Dua ledakan membinasakan beberapa Siluman ular yang sedang menyerang salah satu tetua. Beruntung tetua itu juga memiliki kedigdayaan cukup mumpuni. Namun, Siluman ular bukanlah lawan yang tepat untuk rekannya.

“Kau tidak apa-apa, Kang?”

 “Saya baik-baik saja, Ki. Terimakasih. Baiknya kita segera bertindak, banyak makhluk aneh beterbangan di tempat ini,”

“Jika Kakang berkenan, ajaklah beberapa orang untuk turun. Saya khawatir terjadi sesuatu di bawah sana kang,” ujar Danuseka.

“Baik, Ki”

Tetua muda itu menuruti ucapan Danuseka, dirinya merasa siluman bukan lawan tepat untuknya. Terlebih lagi suara-suara kikikan kuntilanak yang selalu terdengar di telinga membuat konsentrasinya sering terganggu, tentu ia harus bisa menakar dirinya sendiri. Ia mengajak beberapa orang yang tidak memiliki ilmu kebatinan untuk turut serta ke perkampungan.

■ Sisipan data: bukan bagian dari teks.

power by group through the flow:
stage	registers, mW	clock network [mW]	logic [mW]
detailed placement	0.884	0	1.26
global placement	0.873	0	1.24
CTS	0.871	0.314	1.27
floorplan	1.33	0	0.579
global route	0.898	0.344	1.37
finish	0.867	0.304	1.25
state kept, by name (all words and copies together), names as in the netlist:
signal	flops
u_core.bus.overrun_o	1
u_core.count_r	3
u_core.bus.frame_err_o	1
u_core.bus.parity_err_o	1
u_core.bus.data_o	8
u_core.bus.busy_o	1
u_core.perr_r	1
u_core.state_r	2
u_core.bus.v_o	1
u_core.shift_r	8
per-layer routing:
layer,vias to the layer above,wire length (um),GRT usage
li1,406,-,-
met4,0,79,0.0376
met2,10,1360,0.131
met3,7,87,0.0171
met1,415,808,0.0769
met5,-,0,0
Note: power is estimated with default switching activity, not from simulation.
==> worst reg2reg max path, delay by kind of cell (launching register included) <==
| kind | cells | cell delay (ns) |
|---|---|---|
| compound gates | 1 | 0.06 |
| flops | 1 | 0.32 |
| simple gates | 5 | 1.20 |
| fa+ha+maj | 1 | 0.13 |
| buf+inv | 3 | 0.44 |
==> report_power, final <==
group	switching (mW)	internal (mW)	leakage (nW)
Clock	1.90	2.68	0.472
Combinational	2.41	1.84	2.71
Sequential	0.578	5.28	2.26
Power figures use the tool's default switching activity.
File: src/rtl/rr_arbiter.sv
// Round-robin arbiter with a hold limit. All outputs come straight from
// registers. Handshake: a requester holds its req bit high for as long as it
// wants the resource; the grant is given one cycle after the request is
// sampled and ends when the holder pulses done_i, drops its req bit, or the
// hold limit expires. At least one idle cycle separates consecutive grants.
module rr_arbiter
  import rr_arbiter_pkg::*;
#(
  parameter int WIDTH    = 5,
  parameter int MAX_HOLD = 8,
  localparam int IW = idx_w(WIDTH),
  localparam int CW = $clog2(MAX_HOLD + 1)
) (
  input  logic             clk_i,
  input  logic             arst_i,
  input  logic [WIDTH-1:0] req_i,
  input  logic             done_i,
  output logic [WIDTH-1:0] grant_o,
  output logic             grant_val_o,
  output logic [IW-1:0]    grant_idx_o,
  output logic             timeout_o,
  output state_t           state_o
);

  state_t           state_q, state_n;
  logic [IW-1:0]    ptr_q, ptr_n;
  logic [CW-1:0]    cnt_q, cnt_n;
  logic [WIDTH-1:0] grant_q, grant_n;
  logic [IW-1:0]    idx_q, idx_n;
  logic             val_q, val_n;
  logic             timeout_q, timeout_n;
  logic             rel_done, rel_limit;

  logic [WIDTH-1:0] pick_onehot;
  logic [IW-1:0]    pick_idx;
  logic             pick_valid;

  rr_pick #(.WIDTH(WIDTH)) u_pick (
    .req    (req_i),
    .ptr    (ptr_q),
    .onehot (pick_onehot),
    .idx    (pick_idx),
    .valid  (pick_valid)
  );

  // State, pointer, hold counter and registered outputs.
  always_ff @(posedge clk_i or posedge arst_i) begin
    if (arst_i) begin
      state_q   <= IDLE;
      ptr_q     <= '0;
      cnt_q     <= '0;
      grant_q   <= '0;
      idx_q     <= '0;
      val_q     <= 1'b0;
      timeout_q <= 1'b0;
    end else begin
      state_q   <= state_n;
      ptr_q     <= ptr_n;
      cnt_q     <= cnt_n;
      grant_q   <= grant_n;
      idx_q     <= idx_n;
      val_q     <= val_n;
      timeout_q <= timeout_n;
    end
  end

  // Next-state logic: arbitrate in IDLE, watch for release in GRANT.
  always_comb begin
    state_n   = state_q;
    ptr_n     = ptr_q;
    cnt_n     = cnt_q;
    grant_n   = grant_q;
    idx_n     = idx_q;
    val_n     = val_q;
    timeout_n = 1'b0;
    rel_done  = 1'b0;
    rel_limit = 1'b0;
    case (state_q)
      IDLE: begin
        // done_i has no meaning without a holder, so it is not looked at.
        if (pick_valid) begin
          state_n = GRANT;
          grant_n = pick_onehot;
          idx_n   = pick_idx;
          val_n   = 1'b1;
          cnt_n   = '0;
        end else begin
          grant_n = '0;
          idx_n   = '0;
          val_n   = 1'b0;
        end
      end
      GRANT: begin
        // Only the holder's own req bit matters; others are ignored here.
        rel_done  = done_i || ((req_i & grant_q) == '0);
        // cnt_q counts completed grant cycles, so MAX_HOLD-1 marks the last.
        rel_limit = (cnt_q == CW'(MAX_HOLD - 1));
        if (rel_done || rel_limit) begin
          state_n   = IDLE;
          grant_n   = '0;
          idx_n     = '0;
          val_n     = 1'b0;
          cnt_n     = '0;
          ptr_n     = (idx_q == IW'(WIDTH - 1)) ? '0 : idx_q + IW'(1);
          timeout_n = rel_limit && !rel_done;
        end else begin
          cnt_n = cnt_q + CW'(1);
        end
      end
      default: state_n = IDLE;
    endcase
  end

  assign grant_o     = grant_q;
  assign grant_val_o = val_q;
  assign grant_idx_o = idx_q;
  assign timeout_o   = timeout_q;
  assign state_o     = state_q;

endmodule

File: config.mk
export PLATFORM = sky130hd
export DESIGN_NAME = rr_arbiter
export DESIGN_NICKNAME = d
export VERILOG_FILES = /design/src/rtl/rr_arbiter_pkg.sv /design/src/rtl/rr_arbiter_pick.sv /design/src/rtl/rr_arbiter.sv
export SDC_FILE = /design/constraint.sdc
export NUM_CORES = 1
export LEC_CHECK = 0
export ABC_AREA = 1
export BUFFER_PORTS_ARGS = -buffer_cell sky130_fd_sc_hd__buf_2
export CORE_UTILIZATION = 36
export CTS_CLUSTER_DIAMETER = 40
export DETAILED_ROUTE_END_ITERATION = 10
export SLEW_MARGIN = 10
export SYNTH_ARGS = -nofsm -noshare
export SYNTH_HDL_FRONTEND = slang
export SYNTH_SLANG_ARGS = --single-unit
File: constraint.sdc
create_clock -name clk_i -period 8.45 [get_ports clk_i]
set_clock_uncertainty 0.1 [all_clocks]
set_input_delay 1.69 -clock clk_i [delete_from_list [all_inputs] [get_ports clk_i]]
set_output_delay 1.69 -clock clk_i [all_outputs]
set_load 0.01 [all_outputs]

“Tenanglah, saya akan membersamai kalian,” ucap salah satu tetua yang tiba-tiba turut turun bersama rombongan.

“Baiklah, mari.”

 Sesampainya di pemukiman mereka dikejutkan dengan lengkingan jeritan seorang wanita, ya! Mereka terlambat datang.

 “Ibuk, Ibuk!”

 Belum habis rasa terkejutnya, teriakan kembali terdengar. Kini suara teriakan seorang bocah menghentikan ayunan langkahnya. Lelaki itu mendengarkan secara seksama asal suara, tetua muda yang mendapat tugas dari Danuseka berlari ke arah suara. Ia tidak memperdulikan rekan lainnya, sebab ia yakin yang berteriak memanggil sang ibu adalah Ajiseka, putra dari Danuseka.

“Apa yang terjadi, Ajiseka?”

“Ibu, Ki. Ibu di bawa pergi selendang berkepala manusia,” jawab Ajiseka sembari menitikkan air matanya.

Lelaki itu memegang pundak Ajiseka, “Jangan khawatirkan hal itu. Siapa-pun! sampaikan kepada Ki Danuseka tentang hal ini.”

Tanpa menunggu diminta untuk kedua kalinya, salah satu tetua langsung bergegas menuju puncak Punden. Ia harus segera menyampaikan kabar buruk itu kepada Danuseka.